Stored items
◇ ◇ ◇ ◇ ◇ ◇ ◇

`config.mk`:
```
export PLATFORM = sky130hd
export DESIGN_NAME = wave_timer
export DESIGN_NICKNAME = d
export VERILOG_FILES = /design/src/rtl/wave_timer_pkg.sv /design/src/rtl/wave_timer_ctrl.sv /design/src/rtl/wave_timer_dp.sv /design/src/rtl/wave_timer.sv
export SDC_FILE = /design/constraint.sdc
export NUM_CORES = 1
export LEC_CHECK = 0
export ABC_AREA = 1
export BUFFER_PORTS_ARGS = -buffer_cell sky130_fd_sc_hd__clkbuf_2
export CORE_ASPECT_RATIO = 0.5
export CORE_MARGIN = 2
export CORE_UTILIZATION = 30
export DETAILED_ROUTE_END_ITERATION = 10
export SYNTH_ARGS = -nofsm -noshare
export SYNTH_HDL_FRONTEND = slang
export SYNTH_SLANG_ARGS = --single-unit
```
`constraint.sdc`:
```
create_clock -name clk -period 4.3 [get_ports clk]
set_input_delay 0.215 -clock clk [delete_from_list [all_inputs] [get_ports clk]]
set_output_delay 0.215 -clock clk [all_outputs]
set_load 0.02 [all_outputs]
```
`src/rtl/wave_timer_pkg.sv`:
```
package wave_timer_pkg;
  typedef enum logic [1:0] {
    MODE_FREE  = 2'd0,
    MODE_PHASE = 2'd1,
    MODE_CTC   = 2'd2,
    MODE_FAST  = 2'd3
  } waveMode_t;

  localparam logic [1:0] ADDR_CTRL = 2'd0;
  localparam logic [1:0] ADDR_CMP  = 2'd1;
  localparam logic [1:0] ADDR_FLAG = 2'd2;

  typedef struct packed {
    logic cntInc;
    logic cntDec;
    logic cntClr;
    logic dirToDown;
    logic dirToUp;
    logic waveSet;
    logic waveClr;
    logic waveTgl;
    logic loadCmp;
    logic cmpDirect;
    logic ovfSet;
    logic cmpSet;
  } strobe_t;
endpackage

```
`src/rtl/wave_timer_ctrl.sv`:
```
module wave_timer_ctrl
  import wave_timer_pkg::*;
#(
  parameter int CNT_W = 8,
  parameter int ADDR_W = 2
) (
  input  logic              clk,
  input  logic              rst,
  input  logic              tickEn,
  input  logic              wrEn,
  input  logic [ADDR_W-1:0] wrAddr,
  input  logic [CNT_W-1:0]  wrData,
  input  logic              pinDirEn,
  input  logic [CNT_W-1:0]  cnt,
  input  logic [CNT_W-1:0]  cmpVal,
  input  logic              cntDown,
  output strobe_t           stb,
  output logic              pinConnect
);
  localparam logic [CNT_W-1:0] CNT_MAX = {CNT_W{1'b1}};
  localparam logic [CNT_W-1:0] CNT_MIN = '0;

  waveMode_t  modeReg;
  logic [1:0] outModeReg;

  always_ff @(posedge clk) begin
    if (rst) begin
      modeReg    <= MODE_FREE;
      outModeReg <= 2'b00;
    end else if (wrEn && wrAddr == ADDR_W'(ADDR_CTRL)) begin
      modeReg    <= waveMode_t'(wrData[1:0]);
      outModeReg <= wrData[3:2];
    end
  end

  logic atMax, atMin, isMatch, isPwm;
  assign atMax   = (cnt == CNT_MAX);
  assign atMin   = (cnt == CNT_MIN);
  assign isMatch = (cnt == cmpVal);
  assign isPwm   = (modeReg == MODE_PHASE) || (modeReg == MODE_FAST);

  always_comb begin
    stb = '0;
    stb.cmpDirect = (modeReg == MODE_FREE) || (modeReg == MODE_CTC);
    if (tickEn) begin
      stb.cmpSet = isMatch;
      unique case (modeReg)
        MODE_FREE, MODE_CTC: begin
          if (modeReg == MODE_CTC && isMatch) stb.cntClr = 1'b1;
          else stb.cntInc = 1'b1;
          stb.ovfSet = atMax;
          if (isMatch) begin
            stb.waveTgl = (outModeReg == 2'b01);
            stb.waveClr = (outModeReg == 2'b10);
            stb.waveSet = (outModeReg == 2'b11);
          end
        end
        MODE_FAST: begin
          stb.cntInc  = 1'b1;
          stb.ovfSet  = atMax;
          stb.loadCmp = atMax;
          if (outModeReg[1]) begin
            if (isMatch && cmpVal != CNT_MAX) begin
              stb.waveSet = outModeReg[0];
              stb.waveClr = ~outModeReg[0];
            end
            if (atMax) begin
              stb.waveSet = ~outModeReg[0];
              stb.waveClr = outModeReg[0];
            end
          end
        end
        MODE_PHASE: begin
          stb.ovfSet  = atMin;
          stb.loadCmp = atMax;
          if (cntDown) begin
            if (atMin) begin
              stb.cntInc  = 1'b1;
              stb.dirToUp = 1'b1;
            end else stb.cntDec = 1'b1;
          end else begin
            if (atMax) begin
              stb.cntDec    = 1'b1;
              stb.dirToDown = 1'b1;
            end else stb.cntInc = 1'b1;
          end
          if (outModeReg[1] && isMatch) begin
            stb.waveSet = cntDown ^ outModeReg[0];
            stb.waveClr = ~(cntDown ^ outModeReg[0]);
          end
        end
        default: ;
      endcase
    end
  end

  assign pinConnect = pinDirEn && (outModeReg != 2'b00) &&
                      !(isPwm && outModeReg == 2'b01);

  p_ctc_wrap_r2: assert property (@(posedge clk) disable iff (rst)
    (modeReg == MODE_CTC && tickEn && isMatch) |=> (cnt == CNT_MIN));

  p_phase_turn_r3: assert property (@(posedge clk) disable iff (rst)
    (modeReg == MODE_PHASE && tickEn && !cntDown && atMax)
      |=> (cnt == CNT_MAX - 1'b1 && cntDown));

  p_fast_top_skip_r9: assert property (@(posedge clk) disable iff (rst)
    (modeReg == MODE_FAST && outModeReg[1] && cmpVal == CNT_MAX && !atMax)
      |-> !(stb.waveSet || stb.waveClr));
endmodule

```
`src/rtl/wave_timer_dp.sv`:
```
module wave_timer_dp
  import wave_timer_pkg::*;
#(
  parameter int CNT_W = 8,
  parameter int ADDR_W = 2
) (
  input  logic              clk,
  input  logic              rst,
  input  logic              tickEn,
  input  logic              wrEn,
  input  logic [ADDR_W-1:0] wrAddr,
  input  logic [CNT_W-1:0]  wrData,
  input  strobe_t           stb,
  output logic [CNT_W-1:0]  cnt,
  output logic [CNT_W-1:0]  cmpVal,
  output logic              cntDown,
  output logic              waveQ,
  output logic              ovfFlag,
  output logic              cmpFlag
);
  logic [CNT_W-1:0] bufReg;
  logic wrCmp, wrFlag;
  assign wrCmp  = wrEn && wrAddr == ADDR_W'(ADDR_CMP);
  assign wrFlag = wrEn && wrAddr == ADDR_W'(ADDR_FLAG);

  always_ff @(posedge clk) begin
    if (rst) begin
      cnt     <= '0;
      cntDown <= 1'b0;
      bufReg  <= '0;
      cmpVal  <= '0;
      waveQ   <= 1'b0;
      ovfFlag <= 1'b0;
      cmpFlag <= 1'b0;
    end else begin
      if (stb.cntClr)      cnt <= '0;
      else if (stb.cntInc) cnt <= cnt + 1'b1;
      else if (stb.cntDec) cnt <= cnt - 1'b1;

      if (stb.dirToDown)    cntDown <= 1'b1;
      else if (stb.dirToUp) cntDown <= 1'b0;

      if (wrCmp) bufReg <= wrData;
      if (wrCmp && stb.cmpDirect) cmpVal <= wrData;
      else if (stb.loadCmp)       cmpVal <= bufReg;

      if (stb.waveSet)      waveQ <= 1'b1;
      else if (stb.waveClr) waveQ <= 1'b0;
      else if (stb.waveTgl) waveQ <= ~waveQ;

      if (stb.ovfSet)                 ovfFlag <= 1'b1;
      else if (wrFlag && wrData[0])   ovfFlag <= 1'b0;
      if (stb.cmpSet)                 cmpFlag <= 1'b1;
      else if (wrFlag && wrData[1])   cmpFlag <= 1'b0;
    end
  end

  p_cnt_hold_r1: assert property (@(posedge clk) disable iff (rst)
    !tickEn |=> $stable(cnt));

  p_ovf_sticky_r5: assert property (@(posedge clk) disable iff (rst)
    (ovfFlag && !(wrFlag && wrData[0])) |=> ovfFlag);

  p_cmp_flag_r6: assert property (@(posedge clk) disable iff (rst)
    stb.cmpSet |=> cmpFlag);
endmodule

```
`src/rtl/wave_timer.sv`:
```
module wave_timer
  import wave_timer_pkg::*;
#(
  parameter int CNT_W = 8,
  parameter int ADDR_W = 2
) (
  input  logic              clk,
  input  logic              rst,
  input  logic              tickEn,
  input  logic              wrEn,
  input  logic [ADDR_W-1:0] wrAddr,
  input  logic [CNT_W-1:0]  wrData,
  input  logic              pinDirEn,
  input  logic              portDataIn,
  output logic              pinOut,
  output logic [CNT_W-1:0]  count,
  output logic              ovfFlag,
  output logic              cmpFlag
);
  strobe_t          stb;
  logic [CNT_W-1:0] cmpVal;
  logic             cntDown, waveQ, pinConnect;

  wave_timer_ctrl #(.CNT_W(CNT_W), .ADDR_W(ADDR_W)) u_ctrl (
    .clk(clk), .rst(rst), .tickEn(tickEn), .wrEn(wrEn), .wrAddr(wrAddr),
    .wrData(wrData), .pinDirEn(pinDirEn), .cnt(count), .cmpVal(cmpVal),
    .cntDown(cntDown), .stb(stb), .pinConnect(pinConnect)
  );

  wave_timer_dp #(.CNT_W(CNT_W), .ADDR_W(ADDR_W)) u_dp (
    .clk(clk), .rst(rst), .tickEn(tickEn), .wrEn(wrEn), .wrAddr(wrAddr),
    .wrData(wrData), .stb(stb), .cnt(count), .cmpVal(cmpVal),
    .cntDown(cntDown), .waveQ(waveQ), .ovfFlag(ovfFlag), .cmpFlag(cmpFlag)
  );

  assign pinOut = pinConnect ? waveQ : portDataIn;
endmodule

```
==> results.toml <==
[grt]
number_of_antenna_violations_at_the_first_check_in_global_routing = 0
maximum_number_of_pins_on_one_net_before_global_route_repair = 20
first_global_vias = 1799
gr-usage-all-layers_pct = 14.5
first_pass_grt_wire_length_mm = 8.50
grt_overflow = 0

[run_status]
status = "complete, no violations"

[sta]
max_clock_freq_mhz = 335
setup_repair_after_global_routing_missed_its_margin = "false"
finClkSkew_ns = 0.00338
timing.final.ws_setup_ns = 1.31
max_slew.worst_pin.slew_ns = 0.710
final.setup.tns_ns = 0
period_share_pct = 69.4
report.final.hold_viol_count = 0
timing.final.setup_violations = 0
relSlewSlack_pct = 52.3
finalMaxSlewViolations = 0
timing.final.crit_period_ns = 2.99

[run]
maxCapViolations = 0

[power]
power_per_cell_area_mw_per_mm2 = 376
total_power_mw = 0.890
highest_ir_drop_seen_on_vdd_uv = 126
power_leakage_nw = 1.04

[synth]
synthesis.area_per_instance_um2 = 6.58
synth_ff_type = "dfxtp_1"
share_of_the_yosys_chip_area_belonging_to_registers_pct = 31.9
ys_top_cells_by_area = "dfxtp_1, nand2_1, o21ai_0"
synth_commonest_cells = "nand2_1, inv_1, dfxtp_1, o21ai_0, nor2_1"
synth_largest_type_area_fraction_pct = 31.9
syn_nets = 330
yosys_register_bits = 32
syn_area_mm2 = 0.00201
number_of_enable_type_register_cells_in_the_synthesized_netlist = 0
synth_warnings = 0
synth_largest_area_cell = "dfxtp_1"
synth.most_common_cell = "nand2_1"
synth_cells = 305
synth_async_sr_flop_share_pct = 0
post_synth_num_cell_types = 28

[setup_path]
worst_setup_path_end_kind = "register"
crit_top_cell = "nand2_1"
cp-start-kind = "register"
crit_family = "simple AND/OR/NAND/NOR gates"
worst_path_largest_cell_delay_ns = 0.53
cp.arrival_ns = 3.15
setup.worst_path.class = "register to register"
worst-path-max-fanout = 11
cp_num_buf_inv = 2
crit_chain = "inv_1, nand2_1, nand2_1, nor2_2, nand4_1, nor2_2, nor2_1, buf_4, nand2_1, ha_1, a21oi_1, nand2_1, nand4_1, nand3_1, nand3_1, nand3_2, o21ai_1, nor2_1"
required_time_of_the_critical_path_ns = 4.47
critical_path_top_delay_cell = "dfxtp_1"

[layout]
ff_latch_area_um2 = 641
post_route_cells_drive_above_1_share_pct = 15.9
final_area_mm2 = 0.00236
area_growth_pct = 17.8
fin_util_pct = 36.0
num_antenna_cells = 0
finish.net_count = 358
nFillCells = 724
multiInputGateArea_mm2 = 0.00116

[route]
avgRoutedWirePerCell_um = 11.5
first_iter_violations = 129
drc_errors = 0
wirelength_mm = 4.88
routed-via-count = 1936
ant_nets = 0
via_per_inst = 4.54
detail_route.first_pass.iterations = 4

[clock_network]
cts-htree-levels = 2
clkSlewWorstSetupHoldPaths_ns = 0.05
tritoncts_clock_tree = "done"
max-clock-path-buffers = 2
postCtsResizedCells = 0
cts_inserted_buffers = 5
postCtsSetupBuffers = 0
holdBufCountCts = 0
cts.sinks = 32
clock-root-buffer = "clkbuf_16"
worstSkewPairLatency_ns = 0.28

[place]
placement.cell_area_mm2 = 0.00221
gp_congestion = 0.838
dpl_worst_slack_ns = 1.33
place_hpwl_mm = 3.74
placement.io_buffers = 26

[hold_path]
hold_path_class = "input port to register"

[floorplan]
chipWidth_um = 120
die_area_mm2 = 0.00740
top_level_ports = 27
floorplan.initialDensity_pct = 30.6
core_area_mm2 = 0.00657
die-height_um = 61.9
rows = 21
-- path summary, 6_finish.rpt --
kind                             start                     endpoint  slack [ns]  depth (start not counted)
max reg2reg   u_dp.cnt[0]$_SDFFE_PP0P_     u_dp.cnt[7]$_SDFFE_PP0P_        1.31                         18
max           u_dp.cnt[0]$_SDFFE_PP0P_     u_dp.cnt[7]$_SDFFE_PP0P_        1.31                         18
min reg2reg  u_dp.cmpFlag$_SDFFE_PP0P_    u_dp.cmpFlag$_SDFFE_PP0P_        0.48                          2
min                          wrData[7]  u_dp.bufReg[7]$_SDFFE_PP0P_        0.19                          3
-- layer usage --
metal | part of all wire [%] | track usage [%] | up-vias
li1 | - | - | 1054
met1 | 54 | 20.0 | 848
met2 | 42 | 23.3 | 28
met3 | 3.0 | 3.10 | 6
met4 | 1.3 | 4.71 | 0
met5 | 0 | 0 | -
-- power breakdown --
part	switching, mW	total (mW)	internal, mW	leakage, nW
combinational	0.115	0.183	0.0682	0.709
clock	0.130	0.360	0.230	0.0701
sequential	0.0306	0.347	0.317	0.262
-- cell usage in the layout (no fill, tap or decap), drive strengths merged --
cell type and n:
o21ai 34, clkinvlp 1, dfxtp 32, xnor2 4
fa 1, or3 2, nand4 8, ha 8
or2 2, a21oi 21, nor3 5, inv 44
xor2 2, buf 1, nand2 82, nor2 30
nand3 14, clkbuf 33, a31oi 10
-- registers in the layout, summed over array words and instances (netlist names) --
| name | cells |
|---|---|
| u_dp.cnt | 8 |
| u_dp.ovfFlag | 1 |
| u_dp.cmpFlag | 1 |
| u_ctrl.outModeReg | 2 |
| u_dp.cmpVal | 8 |
| u_dp.waveQ | 1 |
| u_ctrl.modeReg | 2 |
| u_dp.bufReg | 8 |
| u_dp.cntDown | 1 |
-- metrics by stage --
stage	std cells	hold slack, ns
global route	426	0.211
CTS	426	0.185
detailed placement	418	0.471
global placement	418	0.464
floorplan	305	0.277
finish	426	0.188
-- tightest hold or removal path, cell delays in order --
cell,delay [ns]
clkbuf_2,0.09
nor2_1,0.04
nor2_1,0.08
-- area by class of cell --
type / count / share of cell area, %
multi-input combinational: 223 / 48.9
clock inverter: 1 / 0.317
tap: 92 / 4.87
timing repair buffer: 27 / 5.82
clock buffer: 7 / 6.03
inverter: 44 / 6.98
sequential: 32 / 27.1
-- cells by family after synthesis --
kind of cell	count (synthesis)	share of synthesized area [%]
simple gates	143	32.0
compound gates	65	17.0
buf+inv	50	10.5
flops	32	31.9
fa+ha+maj	9	5.98
xor+xnor	6	2.62
(Power assumes the default switching activity.)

◇ ◇ ◇ ◇ ◇ ◇ ◇

» EXERCISE DIRECTIONS
Every line above in which the word "pinDirEn" is present must be copied into the answer.

» ANSWER AREA
  input  logic              pinDirEn,
  assign pinConnect = pinDirEn && (outModeReg != 2'b00) &&
  input  logic              pinDirEn,
    .wrData(wrData), .pinDirEn(pinDirEn), .cnt(count), .cmpVal(cmpVal),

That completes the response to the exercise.